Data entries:
// cfs_aligner
  module cfs_aligner#(
    parameter ALGN_DATA_WIDTH = 32,
    parameter FIFO_DEPTH      = 8,
    localparam int unsigned APB_ADDR_WIDTH    = 16,
    localparam int unsigned APB_DATA_WIDTH    = 32,
    localparam int unsigned ALGN_OFFSET_WIDTH = ALGN_DATA_WIDTH <= 8 ? 1 : $clog2(ALGN_DATA_WIDTH/8),
    localparam int unsigned ALGN_SIZE_WIDTH   = $clog2(ALGN_DATA_WIDTH/8)+1
  ) (
    input wire clk,
    input wire reset_n,
    input wire[APB_ADDR_WIDTH-1:0]    paddr,
    input wire                        pwrite,
    input wire                        psel,
    input wire                        penable,
    input wire[APB_DATA_WIDTH-1:0]    pwdata,
    output wire                       pready,
    output reg[APB_DATA_WIDTH-1:0]    prdata,
    output reg                        pslverr,
    input                             md_rx_valid,
    input[ALGN_DATA_WIDTH-1:0]        md_rx_data,
    input[ALGN_OFFSET_WIDTH-1:0]      md_rx_offset,
    input[ALGN_SIZE_WIDTH-1:0]        md_rx_size,
    output reg                        md_rx_ready,
    output reg                        md_rx_err,
    output reg                        md_tx_valid,
    output reg[ALGN_DATA_WIDTH-1:0]   md_tx_data,
    output reg[ALGN_OFFSET_WIDTH-1:0] md_tx_offset,
    output reg[ALGN_SIZE_WIDTH-1:0]   md_tx_size,
    input                             md_tx_ready,
    input                             md_tx_err,
    output reg                        irq
  );
clock: 10.4 ns
lec_check: 0
abc_area: 0
cap_margin: 10
cell_pad_in_sites_detail_placement: 1
core_margin: 2
core_utilization: 35
cts_cluster_size: 41
gpl_routability_driven: 1
gpl_timing_driven: 1
place_density_lb_addon: 0.1
setup_slack_margin: -1.0
slew_margin: 25
run.sh (not shown) runs the stock make flow with config.mk's settings and CLKGATE_MAP_FILE=.
The baseline passed the timing, design-rule and antenna checks.
Next try:
Settings changed: ABC_AREA 0 to 1, CAP_MARGIN 10 to 20, CELL_PAD_IN_SITES_DETAIL_PLACEMENT 1 to not set, CORE_UTILIZATION 35 to 66, CTS_CLUSTER_SIZE 41 to not set, GPL_ROUTABILITY_DRIVEN 1 to not set, GPL_TIMING_DRIVEN 1 to not set, PLACE_DENSITY_LB_ADDON 0.1 to not set, SETUP_SLACK_MARGIN -1.0 to not set, SLEW_MARGIN 25 to 5.
Clock period 10.4 ns to 5.68 ns, I/O delays scaled along.
What happened: The new run went through all stages and came out clean; cell count is higher by 2.5%; worst setup slack is worse by 1.1 ns; design area is lower by 0.62%; clock skew is higher by 0.0090 ns; worst hold slack is worse by 0.018 ns; wire length is lower by 12%; utilization is higher by 35 points; critical path depth is higher by 13.
Next try:
Settings changed: ABC_AREA 1 to not set, CORE_UTILIZATION 66 to 72, CTS_CLUSTER_SIZE set to 49, SETUP_SLACK_MARGIN set to 1.14, SLEW_MARGIN 5 to 20.
Clock period 5.68 ns to 4.98 ns, I/O delays scaled along.
=> The new run completed and failed the layout checks on setup timing; hold slack is worse by 0.086 ns; synthesized cell count drops by 21%; via count climbs by 10%.
## gca_dlnv
module gca_dlnv(
    input [31:0]    coord0,
    input [31:0]    coord1,
    input           ld,
    input           step,
    input           CLK,
    output          FC,
    output [20:0]   ADDR
);
Size in the first run: roughly 1700 cells after synthesis, roughly 81 flip-flops, roughly 89 I/O pins.
make LEC_CHECK=0 ABC_AREA=1 CAP_MARGIN=0 CELL_PAD_IN_SITES_GLOBAL_PLACEMENT=1 CORE_ASPECT_RATIO=1.92 CORE_MARGIN=8 CORE_UTILIZATION=40 CTS_CLUSTER_DIAMETER=204 CTS_CLUSTER_SIZE=49 GPL_ROUTABILITY_DRIVEN=0 GPL_TIMING_DRIVEN=0 MAX_ROUTING_LAYER=met4 MIN_ROUTING_LAYER=met2 SETUP_SLACK_MARGIN=0.29 SLEW_MARGIN=15 finish   # period 4.79 ns
run.sh (not shown) runs the stock make flow with config.mk's settings and CLKGATE_MAP_FILE=.
The first run passed the timing, design-rule and antenna checks.
Change:
Settings changed: ABC_AREA 1 to unset, CAP_MARGIN 0 to 20, CELL_PAD_IN_SITES_GLOBAL_PLACEMENT 1 to unset, CORE_ASPECT_RATIO 1.92 to unset, CORE_MARGIN 8 to 7, CTS_CLUSTER_DIAMETER 204 to unset, CTS_CLUSTER_SIZE 49 to unset, GPL_ROUTABILITY_DRIVEN 0 to unset, GPL_TIMING_DRIVEN 0 to unset, HOLD_SLACK_MARGIN set to 0.06, PLACE_DENSITY_LB_ADDON set to 0.25, SETUP_SLACK_MARGIN 0.29 to unset, SLEW_MARGIN 15 to 10, TNS_END_PERCENT set to 80.
Clock period 4.79 ns to 6.99 ns, I/O delays scaled along.
Outcome: This time the run ran to the end with violations: DRC; routed wire length falls by 32%; setup slack improved by 650 ps; global-route usage goes down by 11 points; count of clock-buffer cells in the layout is unchanged; design area is lower by 8.9%; core utilization shrinks by 0.49 points; worst hold slack improved by 22 ps; flip-flop count stays the same.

== Task statement ==
Output the complete set of records word for word.

== Task answer ==
// cfs_aligner
  module cfs_aligner#(
    parameter ALGN_DATA_WIDTH = 32,
    parameter FIFO_DEPTH      = 8,
    localparam int unsigned APB_ADDR_WIDTH    = 16,
    localparam int unsigned APB_DATA_WIDTH    = 32,
    localparam int unsigned ALGN_OFFSET_WIDTH = ALGN_DATA_WIDTH <= 8 ? 1 : $clog2(ALGN_DATA_WIDTH/8),
    localparam int unsigned ALGN_SIZE_WIDTH   = $clog2(ALGN_DATA_WIDTH/8)+1
  ) (
    input wire clk,
    input wire reset_n,
    input wire[APB_ADDR_WIDTH-1:0]    paddr,
    input wire                        pwrite,
    input wire                        psel,
    input wire                        penable,
    input wire[APB_DATA_WIDTH-1:0]    pwdata,
    output wire                       pready,
    output reg[APB_DATA_WIDTH-1:0]    prdata,
    output reg                        pslverr,
    input                             md_rx_valid,
    input[ALGN_DATA_WIDTH-1:0]        md_rx_data,
    input[ALGN_OFFSET_WIDTH-1:0]      md_rx_offset,
    input[ALGN_SIZE_WIDTH-1:0]        md_rx_size,
    output reg                        md_rx_ready,
    output reg                        md_rx_err,
    output reg                        md_tx_valid,
    output reg[ALGN_DATA_WIDTH-1:0]   md_tx_data,
    output reg[ALGN_OFFSET_WIDTH-1:0] md_tx_offset,
    output reg[ALGN_SIZE_WIDTH-1:0]   md_tx_size,
    input                             md_tx_ready,
    input                             md_tx_err,
    output reg                        irq
  );
clock: 10.4 ns
lec_check: 0
abc_area: 0
cap_margin: 10
cell_pad_in_sites_detail_placement: 1
core_margin: 2
core_utilization: 35
cts_cluster_size: 41
gpl_routability_driven: 1
gpl_timing_driven: 1
place_density_lb_addon: 0.1
setup_slack_margin: -1.0
slew_margin: 25
run.sh (not shown) runs the stock make flow with config.mk's settings and CLKGATE_MAP_FILE=.
The baseline passed the timing, design-rule and antenna checks.
Next try:
Settings changed: ABC_AREA 0 to 1, CAP_MARGIN 10 to 20, CELL_PAD_IN_SITES_DETAIL_PLACEMENT 1 to not set, CORE_UTILIZATION 35 to 66, CTS_CLUSTER_SIZE 41 to not set, GPL_ROUTABILITY_DRIVEN 1 to not set, GPL_TIMING_DRIVEN 1 to not set, PLACE_DENSITY_LB_ADDON 0.1 to not set, SETUP_SLACK_MARGIN -1.0 to not set, SLEW_MARGIN 25 to 5.
Clock period 10.4 ns to 5.68 ns, I/O delays scaled along.
What happened: The new run went through all stages and came out clean; cell count is higher by 2.5%; worst setup slack is worse by 1.1 ns; design area is lower by 0.62%; clock skew is higher by 0.0090 ns; worst hold slack is worse by 0.018 ns; wire length is lower by 12%; utilization is higher by 35 points; critical path depth is higher by 13.
Next try:
Settings changed: ABC_AREA 1 to not set, CORE_UTILIZATION 66 to 72, CTS_CLUSTER_SIZE set to 49, SETUP_SLACK_MARGIN set to 1.14, SLEW_MARGIN 5 to 20.
Clock period 5.68 ns to 4.98 ns, I/O delays scaled along.
=> The new run completed and failed the layout checks on setup timing; hold slack is worse by 0.086 ns; synthesized cell count drops by 21%; via count climbs by 10%.
## gca_dlnv
module gca_dlnv(
    input [31:0]    coord0,
    input [31:0]    coord1,
    input           ld,
    input           step,
    input           CLK,
    output          FC,
    output [20:0]   ADDR
);
Size in the first run: roughly 1700 cells after synthesis, roughly 81 flip-flops, roughly 89 I/O pins.
make LEC_CHECK=0 ABC_AREA=1 CAP_MARGIN=0 CELL_PAD_IN_SITES_GLOBAL_PLACEMENT=1 CORE_ASPECT_RATIO=1.92 CORE_MARGIN=8 CORE_UTILIZATION=40 CTS_CLUSTER_DIAMETER=204 CTS_CLUSTER_SIZE=49 GPL_ROUTABILITY_DRIVEN=0 GPL_TIMING_DRIVEN=0 MAX_ROUTING_LAYER=met4 MIN_ROUTING_LAYER=met2 SETUP_SLACK_MARGIN=0.29 SLEW_MARGIN=15 finish   # period 4.79 ns
run.sh (not shown) runs the stock make flow with config.mk's settings and CLKGATE_MAP_FILE=.
The first run passed the timing, design-rule and antenna checks.
Change:
Settings changed: ABC_AREA 1 to unset, CAP_MARGIN 0 to 20, CELL_PAD_IN_SITES_GLOBAL_PLACEMENT 1 to unset, CORE_ASPECT_RATIO 1.92 to unset, CORE_MARGIN 8 to 7, CTS_CLUSTER_DIAMETER 204 to unset, CTS_CLUSTER_SIZE 49 to unset, GPL_ROUTABILITY_DRIVEN 0 to unset, GPL_TIMING_DRIVEN 0 to unset, HOLD_SLACK_MARGIN set to 0.06, PLACE_DENSITY_LB_ADDON set to 0.25, SETUP_SLACK_MARGIN 0.29 to unset, SLEW_MARGIN 15 to 10, TNS_END_PERCENT set to 80.
Clock period 4.79 ns to 6.99 ns, I/O delays scaled along.
Outcome: This time the run ran to the end with violations: DRC; routed wire length falls by 32%; setup slack improved by 650 ps; global-route usage goes down by 11 points; count of clock-buffer cells in the layout is unchanged; design area is lower by 8.9%; core utilization shrinks by 0.49 points; worst hold slack improved by 22 ps; flip-flop count stays the same.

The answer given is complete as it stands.